Tags: #Intriga, #Ciencia Ficción, #Bélico

Kolonie Waldner 555 (3 page)

Una vez allí, no sólo demostró sus excepcionales aptitudes en el trabajo, sino que antes de un año cambió a un nuevo trabajo en una compañía de aceros, mejor remunerado y de más nivel ya que se convirtió en directivo del conglomerado AEG (Allgemeine Elektrizitäts Gesellschaft), en Belo Horizonte, capital del estado de Minas Gerais. Recordaba que fue en esa época, 1927, cuando se casó con Ilse a la que ya conocía en Alemania y que aceptó ir a Brasil con él. Pero la historia seguía su propio curso para Helmut y eso iba a ayudarle.

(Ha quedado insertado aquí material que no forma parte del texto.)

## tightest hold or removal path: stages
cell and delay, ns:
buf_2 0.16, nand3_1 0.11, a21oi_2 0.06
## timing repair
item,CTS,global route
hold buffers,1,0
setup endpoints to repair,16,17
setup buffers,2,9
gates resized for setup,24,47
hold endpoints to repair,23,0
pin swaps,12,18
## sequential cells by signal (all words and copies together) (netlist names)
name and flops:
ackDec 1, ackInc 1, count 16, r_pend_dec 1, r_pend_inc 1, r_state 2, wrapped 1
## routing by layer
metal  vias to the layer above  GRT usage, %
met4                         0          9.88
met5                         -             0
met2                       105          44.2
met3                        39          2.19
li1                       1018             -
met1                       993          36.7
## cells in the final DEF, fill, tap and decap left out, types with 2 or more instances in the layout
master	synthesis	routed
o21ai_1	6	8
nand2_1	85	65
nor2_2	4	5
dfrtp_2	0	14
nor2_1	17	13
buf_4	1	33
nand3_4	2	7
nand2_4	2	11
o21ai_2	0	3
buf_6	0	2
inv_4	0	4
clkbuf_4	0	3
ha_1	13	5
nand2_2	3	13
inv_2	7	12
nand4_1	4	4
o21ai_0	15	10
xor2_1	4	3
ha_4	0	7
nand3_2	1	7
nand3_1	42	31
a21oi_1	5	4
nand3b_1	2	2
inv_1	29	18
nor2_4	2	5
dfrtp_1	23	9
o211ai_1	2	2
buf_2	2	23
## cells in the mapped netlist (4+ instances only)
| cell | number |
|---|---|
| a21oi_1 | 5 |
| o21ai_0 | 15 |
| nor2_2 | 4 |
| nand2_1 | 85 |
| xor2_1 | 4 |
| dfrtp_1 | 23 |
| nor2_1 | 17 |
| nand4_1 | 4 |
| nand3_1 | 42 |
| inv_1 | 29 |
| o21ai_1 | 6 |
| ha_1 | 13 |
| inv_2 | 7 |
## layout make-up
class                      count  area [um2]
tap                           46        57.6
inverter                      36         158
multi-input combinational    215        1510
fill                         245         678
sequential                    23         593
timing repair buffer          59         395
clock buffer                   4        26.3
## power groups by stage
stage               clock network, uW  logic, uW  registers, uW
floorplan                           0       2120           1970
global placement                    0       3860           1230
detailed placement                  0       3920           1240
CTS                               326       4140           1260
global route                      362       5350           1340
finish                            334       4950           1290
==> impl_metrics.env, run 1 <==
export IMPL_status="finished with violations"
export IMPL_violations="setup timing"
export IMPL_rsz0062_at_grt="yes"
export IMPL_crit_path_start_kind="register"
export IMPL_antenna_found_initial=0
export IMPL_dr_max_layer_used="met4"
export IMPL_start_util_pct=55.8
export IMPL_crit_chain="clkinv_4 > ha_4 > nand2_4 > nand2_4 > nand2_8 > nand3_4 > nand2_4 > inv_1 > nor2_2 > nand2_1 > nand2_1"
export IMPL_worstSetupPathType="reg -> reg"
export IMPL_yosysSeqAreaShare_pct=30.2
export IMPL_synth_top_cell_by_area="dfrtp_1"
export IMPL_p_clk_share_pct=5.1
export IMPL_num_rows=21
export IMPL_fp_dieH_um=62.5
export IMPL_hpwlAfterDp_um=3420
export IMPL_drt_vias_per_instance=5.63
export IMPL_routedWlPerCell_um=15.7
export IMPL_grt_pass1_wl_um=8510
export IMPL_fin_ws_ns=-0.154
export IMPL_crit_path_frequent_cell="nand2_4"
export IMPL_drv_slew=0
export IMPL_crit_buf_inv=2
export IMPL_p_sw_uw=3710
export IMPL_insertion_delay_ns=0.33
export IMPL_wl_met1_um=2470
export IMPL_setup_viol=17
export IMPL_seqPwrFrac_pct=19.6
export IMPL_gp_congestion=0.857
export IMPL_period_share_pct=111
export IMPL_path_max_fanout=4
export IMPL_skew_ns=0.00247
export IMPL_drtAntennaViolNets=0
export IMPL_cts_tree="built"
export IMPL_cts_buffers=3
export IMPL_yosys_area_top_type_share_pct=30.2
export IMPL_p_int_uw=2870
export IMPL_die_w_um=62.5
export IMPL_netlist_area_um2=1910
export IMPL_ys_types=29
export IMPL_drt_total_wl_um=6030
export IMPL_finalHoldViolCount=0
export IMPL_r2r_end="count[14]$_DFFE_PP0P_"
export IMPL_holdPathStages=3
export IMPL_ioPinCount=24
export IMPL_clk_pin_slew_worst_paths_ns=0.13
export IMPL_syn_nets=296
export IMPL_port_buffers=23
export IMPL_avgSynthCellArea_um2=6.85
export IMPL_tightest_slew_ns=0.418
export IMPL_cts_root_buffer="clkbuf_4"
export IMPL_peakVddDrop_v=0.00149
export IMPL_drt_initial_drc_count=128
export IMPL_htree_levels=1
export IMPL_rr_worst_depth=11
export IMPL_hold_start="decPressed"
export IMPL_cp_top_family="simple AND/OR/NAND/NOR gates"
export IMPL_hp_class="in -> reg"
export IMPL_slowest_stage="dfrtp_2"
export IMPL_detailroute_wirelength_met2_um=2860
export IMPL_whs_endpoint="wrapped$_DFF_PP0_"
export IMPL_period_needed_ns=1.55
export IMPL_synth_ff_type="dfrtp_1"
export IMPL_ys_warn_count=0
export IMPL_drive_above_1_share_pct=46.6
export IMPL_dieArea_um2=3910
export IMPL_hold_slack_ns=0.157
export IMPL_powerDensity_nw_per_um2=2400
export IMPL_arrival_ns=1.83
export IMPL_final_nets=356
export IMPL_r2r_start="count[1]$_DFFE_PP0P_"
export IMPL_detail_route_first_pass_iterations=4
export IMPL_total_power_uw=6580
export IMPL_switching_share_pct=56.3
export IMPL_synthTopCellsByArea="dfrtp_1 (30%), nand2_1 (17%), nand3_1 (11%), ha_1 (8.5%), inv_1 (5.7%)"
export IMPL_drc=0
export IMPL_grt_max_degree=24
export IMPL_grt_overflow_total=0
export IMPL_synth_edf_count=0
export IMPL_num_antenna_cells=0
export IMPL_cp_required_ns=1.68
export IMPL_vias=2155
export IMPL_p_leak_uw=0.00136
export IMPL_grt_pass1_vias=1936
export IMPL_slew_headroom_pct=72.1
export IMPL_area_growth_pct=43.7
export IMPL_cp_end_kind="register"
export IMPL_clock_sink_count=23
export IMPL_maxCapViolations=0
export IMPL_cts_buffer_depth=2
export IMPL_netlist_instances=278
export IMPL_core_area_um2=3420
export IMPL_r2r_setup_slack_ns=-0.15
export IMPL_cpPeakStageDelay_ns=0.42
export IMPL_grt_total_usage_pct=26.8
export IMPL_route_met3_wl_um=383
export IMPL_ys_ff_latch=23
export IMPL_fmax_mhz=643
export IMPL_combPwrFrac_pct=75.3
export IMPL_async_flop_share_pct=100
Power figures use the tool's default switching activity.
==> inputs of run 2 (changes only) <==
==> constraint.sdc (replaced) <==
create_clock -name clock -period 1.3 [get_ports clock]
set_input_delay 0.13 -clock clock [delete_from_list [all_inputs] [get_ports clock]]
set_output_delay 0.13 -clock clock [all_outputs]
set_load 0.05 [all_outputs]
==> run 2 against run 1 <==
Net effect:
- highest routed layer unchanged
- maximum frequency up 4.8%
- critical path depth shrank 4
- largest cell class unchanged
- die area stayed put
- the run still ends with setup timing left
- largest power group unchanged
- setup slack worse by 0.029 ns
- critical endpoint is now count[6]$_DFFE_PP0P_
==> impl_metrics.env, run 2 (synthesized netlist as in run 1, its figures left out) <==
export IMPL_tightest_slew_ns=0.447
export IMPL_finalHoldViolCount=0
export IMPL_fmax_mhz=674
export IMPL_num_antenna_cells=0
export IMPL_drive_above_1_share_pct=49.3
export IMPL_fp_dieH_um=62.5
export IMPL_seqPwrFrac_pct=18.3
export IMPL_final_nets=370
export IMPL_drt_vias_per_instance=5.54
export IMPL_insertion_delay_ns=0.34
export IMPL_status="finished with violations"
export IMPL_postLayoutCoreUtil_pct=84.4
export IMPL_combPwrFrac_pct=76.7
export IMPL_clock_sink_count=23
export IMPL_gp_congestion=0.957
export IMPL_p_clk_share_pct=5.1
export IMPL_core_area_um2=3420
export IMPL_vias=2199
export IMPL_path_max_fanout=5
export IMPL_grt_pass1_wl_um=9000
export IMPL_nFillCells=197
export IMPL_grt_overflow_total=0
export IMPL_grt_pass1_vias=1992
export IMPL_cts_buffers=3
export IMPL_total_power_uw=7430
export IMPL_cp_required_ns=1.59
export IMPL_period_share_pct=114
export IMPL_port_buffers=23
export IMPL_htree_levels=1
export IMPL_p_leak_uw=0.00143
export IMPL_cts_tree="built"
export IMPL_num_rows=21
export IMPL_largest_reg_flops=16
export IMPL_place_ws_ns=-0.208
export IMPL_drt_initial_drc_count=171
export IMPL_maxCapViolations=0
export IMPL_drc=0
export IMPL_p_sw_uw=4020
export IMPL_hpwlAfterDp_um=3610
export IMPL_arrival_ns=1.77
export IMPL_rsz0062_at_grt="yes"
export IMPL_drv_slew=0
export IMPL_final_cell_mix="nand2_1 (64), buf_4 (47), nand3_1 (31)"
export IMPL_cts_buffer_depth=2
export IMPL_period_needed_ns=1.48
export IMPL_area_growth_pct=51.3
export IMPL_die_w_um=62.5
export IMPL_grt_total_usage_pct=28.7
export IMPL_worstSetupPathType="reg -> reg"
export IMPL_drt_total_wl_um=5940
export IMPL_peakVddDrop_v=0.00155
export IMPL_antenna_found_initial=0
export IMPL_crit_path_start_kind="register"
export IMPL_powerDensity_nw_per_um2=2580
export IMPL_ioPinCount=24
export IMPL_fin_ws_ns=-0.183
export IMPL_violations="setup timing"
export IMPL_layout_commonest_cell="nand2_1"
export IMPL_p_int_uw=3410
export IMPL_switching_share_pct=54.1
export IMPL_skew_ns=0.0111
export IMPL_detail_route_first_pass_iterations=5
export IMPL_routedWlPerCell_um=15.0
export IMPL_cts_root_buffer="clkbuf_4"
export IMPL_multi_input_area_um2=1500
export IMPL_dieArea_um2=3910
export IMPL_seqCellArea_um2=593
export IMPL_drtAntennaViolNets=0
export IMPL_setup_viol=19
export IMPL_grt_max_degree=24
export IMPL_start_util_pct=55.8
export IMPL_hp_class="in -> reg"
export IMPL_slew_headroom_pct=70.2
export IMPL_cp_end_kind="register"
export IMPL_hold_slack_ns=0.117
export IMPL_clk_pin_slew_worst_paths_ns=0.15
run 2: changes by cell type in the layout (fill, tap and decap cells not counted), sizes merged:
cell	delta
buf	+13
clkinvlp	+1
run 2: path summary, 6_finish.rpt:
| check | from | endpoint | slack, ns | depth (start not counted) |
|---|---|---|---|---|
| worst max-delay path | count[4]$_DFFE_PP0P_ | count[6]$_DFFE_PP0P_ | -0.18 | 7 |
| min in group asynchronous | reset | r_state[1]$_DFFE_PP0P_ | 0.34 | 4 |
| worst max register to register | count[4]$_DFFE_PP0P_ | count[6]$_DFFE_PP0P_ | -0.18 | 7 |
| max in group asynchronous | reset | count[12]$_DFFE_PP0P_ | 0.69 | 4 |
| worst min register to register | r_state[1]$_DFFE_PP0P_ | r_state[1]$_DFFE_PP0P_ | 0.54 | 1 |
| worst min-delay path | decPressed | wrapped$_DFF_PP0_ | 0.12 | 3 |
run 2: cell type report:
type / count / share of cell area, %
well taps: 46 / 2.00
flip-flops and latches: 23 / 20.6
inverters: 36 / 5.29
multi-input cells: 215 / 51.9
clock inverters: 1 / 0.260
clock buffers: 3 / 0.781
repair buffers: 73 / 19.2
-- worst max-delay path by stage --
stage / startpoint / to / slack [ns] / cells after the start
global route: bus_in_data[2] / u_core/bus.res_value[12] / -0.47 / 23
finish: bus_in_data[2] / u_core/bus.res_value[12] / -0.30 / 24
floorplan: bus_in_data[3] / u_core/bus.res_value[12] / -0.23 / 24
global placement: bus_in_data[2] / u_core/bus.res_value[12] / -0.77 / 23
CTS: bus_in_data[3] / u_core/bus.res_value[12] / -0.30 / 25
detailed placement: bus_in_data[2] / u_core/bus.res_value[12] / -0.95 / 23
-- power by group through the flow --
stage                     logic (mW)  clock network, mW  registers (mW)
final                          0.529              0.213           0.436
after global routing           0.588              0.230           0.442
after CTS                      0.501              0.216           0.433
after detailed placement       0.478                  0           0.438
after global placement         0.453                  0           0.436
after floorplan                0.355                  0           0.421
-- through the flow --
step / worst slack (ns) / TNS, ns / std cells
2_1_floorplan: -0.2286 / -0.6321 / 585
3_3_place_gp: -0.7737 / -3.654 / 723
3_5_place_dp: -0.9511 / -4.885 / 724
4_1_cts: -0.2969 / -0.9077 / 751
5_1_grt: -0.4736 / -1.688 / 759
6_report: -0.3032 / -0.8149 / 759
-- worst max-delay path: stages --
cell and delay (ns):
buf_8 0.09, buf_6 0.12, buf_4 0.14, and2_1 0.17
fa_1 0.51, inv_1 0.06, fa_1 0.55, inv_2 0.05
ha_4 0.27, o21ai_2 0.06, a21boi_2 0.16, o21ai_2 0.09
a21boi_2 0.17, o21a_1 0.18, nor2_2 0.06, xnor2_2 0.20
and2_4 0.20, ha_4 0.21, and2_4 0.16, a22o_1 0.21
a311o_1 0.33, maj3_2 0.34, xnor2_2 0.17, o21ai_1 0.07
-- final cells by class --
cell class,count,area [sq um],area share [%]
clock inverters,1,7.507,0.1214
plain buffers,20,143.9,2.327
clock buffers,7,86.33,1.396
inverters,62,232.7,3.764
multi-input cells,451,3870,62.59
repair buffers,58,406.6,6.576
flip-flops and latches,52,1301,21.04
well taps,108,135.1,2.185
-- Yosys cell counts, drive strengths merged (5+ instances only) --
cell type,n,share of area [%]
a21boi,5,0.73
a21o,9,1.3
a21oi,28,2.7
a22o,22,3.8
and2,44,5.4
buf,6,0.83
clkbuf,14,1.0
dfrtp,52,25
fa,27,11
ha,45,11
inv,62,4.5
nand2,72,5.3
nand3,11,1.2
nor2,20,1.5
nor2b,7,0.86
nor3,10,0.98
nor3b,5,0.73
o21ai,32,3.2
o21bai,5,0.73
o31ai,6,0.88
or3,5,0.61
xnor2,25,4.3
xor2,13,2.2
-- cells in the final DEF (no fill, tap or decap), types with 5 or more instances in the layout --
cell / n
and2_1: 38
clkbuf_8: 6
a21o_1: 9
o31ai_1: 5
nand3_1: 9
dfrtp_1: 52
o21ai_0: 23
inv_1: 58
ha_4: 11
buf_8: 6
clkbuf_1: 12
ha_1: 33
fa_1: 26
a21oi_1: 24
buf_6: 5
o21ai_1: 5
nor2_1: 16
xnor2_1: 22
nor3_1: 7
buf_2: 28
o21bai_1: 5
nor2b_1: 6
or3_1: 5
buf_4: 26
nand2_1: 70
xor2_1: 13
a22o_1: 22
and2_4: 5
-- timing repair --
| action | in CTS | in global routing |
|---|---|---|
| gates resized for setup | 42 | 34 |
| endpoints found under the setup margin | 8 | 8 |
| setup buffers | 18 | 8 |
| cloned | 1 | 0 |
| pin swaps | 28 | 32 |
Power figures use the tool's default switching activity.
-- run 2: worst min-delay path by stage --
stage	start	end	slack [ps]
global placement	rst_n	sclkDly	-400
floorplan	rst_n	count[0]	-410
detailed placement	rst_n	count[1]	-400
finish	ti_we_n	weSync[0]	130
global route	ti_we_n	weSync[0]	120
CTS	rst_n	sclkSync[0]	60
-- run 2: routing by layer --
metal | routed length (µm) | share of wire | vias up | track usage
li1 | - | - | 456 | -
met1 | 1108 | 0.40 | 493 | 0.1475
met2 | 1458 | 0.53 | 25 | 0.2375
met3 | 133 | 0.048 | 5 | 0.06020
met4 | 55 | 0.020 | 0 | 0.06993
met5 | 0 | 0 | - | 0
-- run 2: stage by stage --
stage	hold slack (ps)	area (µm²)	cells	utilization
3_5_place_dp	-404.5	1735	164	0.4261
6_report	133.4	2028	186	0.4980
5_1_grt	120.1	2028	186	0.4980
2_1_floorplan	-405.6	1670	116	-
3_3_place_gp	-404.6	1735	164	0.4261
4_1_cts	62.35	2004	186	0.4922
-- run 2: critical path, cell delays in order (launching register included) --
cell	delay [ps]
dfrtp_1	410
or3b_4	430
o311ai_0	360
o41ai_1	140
## config.mk

```make
export PLATFORM = sky130hd
export DESIGN_NAME = i2c_host_master
export DESIGN_NICKNAME = d
export VERILOG_FILES = /design/src/rtl/i2c_host_master.sv
export SDC_FILE = /design/constraint.sdc
export NUM_CORES = 1
export LEC_CHECK = 0
export BUFFER_PORTS_ARGS = -buffer_cell sky130_fd_sc_hd__buf_2
export CAP_MARGIN = 10
export CORE_MARGIN = 10
export CORE_UTILIZATION = 40
export DETAILED_ROUTE_END_ITERATION = 10
export SYNTH_ARGS = -nofsm -noshare
export SYNTH_HDL_FRONTEND = slang
export SYNTH_SLANG_ARGS = --single-unit
```

## constraint.sdc

```tcl
create_clock -name clock_sig -period 1.85 [get_ports clock_sig]
set_input_delay 0.0925 -clock clock_sig [delete_from_list [all_inputs] [get_ports clock_sig]]
set_output_delay 0.0925 -clock clock_sig [all_outputs]
set_load 0.01 [all_outputs]
```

La Revolución en Brasil de 1930 fue un golpe de estado liderado por los estados de Minas Gerais y Río Grande do Sul, que culminó derrocando al presidente paulista Washington Luís el 25 de octubre de 1930. En 1929 los líderes del estado de San Pablo rompieron sus alianzas con los mineros representados por la política del
«café com leite»
, y eligieron al paulista Júlio Prestes como candidato a la presidencia de la República. El Presidente de Minas Gerais, Antônio Carlos Ribeiro de Andrada reaccionó apoyando la candidatura opositora de Getúlio Vargas.

El 3 de noviembre de 1930 tras liderar una revolución armada, Getúlio Vargas asumió la jefatura del gobierno provisional, siendo la fecha que marca el fin de la denominada
«República Velha»
. El gobierno, impuesto por la Revolución de 1930, adoptó y aplicó en Brasil las primeras formas de legislación social y de estímulo al desarrollo industrial. Tanto los sindicatos brasileños, como las grandes empresas estatales, y otras estructuras modernas del Estado y de la sociedad brasileña tienen su origen en las reformas realizadas durante este período. Getúlio Vargas, un auténico superviviente, sobrevivió a la Guerra Civil de 1932 y a la revuelta comunista de 1935 y tiene en su haber una frase que le define como político oportunista: «Nunca he tenido un amigo que no haya podido convertirse en enemigo, ni un enemigo que no pudiera convertirse en amigo».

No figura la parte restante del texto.